PCR技术是一种在引物参与下,由酶催化特定克隆或基因组DNA序列进行的体外扩增反应。它具有灵敏度高、简便、快速的特点,且对标本的纯度要求低。
而SSCP技术则基于DNA单链在中性条件下会形成特定的空间构象,这种构象在电泳时会呈现特定的电泳条带。如果DNA序列发生变化,即使只有一个碱基变化,其空间构象也可能发生改变,从而导致电泳条带的变化。因此,通过比较被检DNA与已知序列的对照DNA的电泳条带,可以判断DNA序列是否发生了变化。
PCR-SSCP技术将两者结合,首先利用PCR技术扩增目标DNA,然后将PCR产物变性为单链,并通过SSCP技术判断其电泳条带的变化,从而检测DNA序列是否存在突变。
技术原理
PCR-SSCP分析的基本步骤包括:
PCR扩增:首先,使用特定的引物对目标DNA序列进行PCR扩增。
单链构象制备:PCR产物在加热至95°C的条件下变性,使双链DNA解链为单链。单链DNA在较低温度(通常在50-65°C之间)下复性,此时其构象稳定。

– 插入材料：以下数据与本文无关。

===== config.mk =====
export PLATFORM = sky130hd
export DESIGN_NAME = wb_arbiter_2m_rr
export DESIGN_NICKNAME = d
export VERILOG_FILES = /design/src/rtl/wb_arbiter_2m_rr.sv
export SDC_FILE = /design/constraint.sdc
export NUM_CORES = 1
export LEC_CHECK = 0
export ABC_AREA = 0
export CAP_MARGIN = 20
export CORE_AREA = 2 2 104 106
export DETAILED_ROUTE_END_ITERATION = 8
export DIE_AREA = 0 0 106 108
export GPL_ROUTABILITY_DRIVEN = 0
export SLEW_MARGIN = 5
export SYNTH_ARGS = -nofsm -noshare
export SYNTH_HDL_FRONTEND = slang
export SYNTH_SLANG_ARGS = --single-unit
export TNS_END_PERCENT = 20

===== constraint.sdc =====
create_clock -name wb_clk -period 2.95 [get_ports wb_clk]
set_input_delay 0.885 -clock wb_clk [delete_from_list [all_inputs] [get_ports wb_clk]]
set_output_delay 0.885 -clock wb_clk [all_outputs]
set_load 0.05 [all_outputs]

凝胶电泳分析:将复性的单链DNA加载到聚丙烯酰胺凝胶中进行电泳。由于单链DNA的构象差异,它们在凝胶中的迁移率会有所不同,从而实现分离。
染色和分析:通常使用银染或荧光染料对凝胶进行染色,然后通过成像系统进行分析,观察单链DNA的迁移模式。
应用
PCR-SSCP技术广泛应用于:
基因突变检测:通过比较野生型和突变型DNA的迁移模式,来识别序列中的变化。
遗传多样性分析:研究不同个体或种群间的遗传差异。
疾病相关基因研究:寻找与特定疾病相关的基因突变。
进化研究:分析物种间或物种内的遗传差异。
优点与局限性
优点:PCR-SSCP方法简单、快速、成本低,不需要复杂的设备。
局限性:该技术的灵敏度和特异性相对较低,对于大规模的突变检测可能不够jingque。此外,它不能确定具体的突变类型。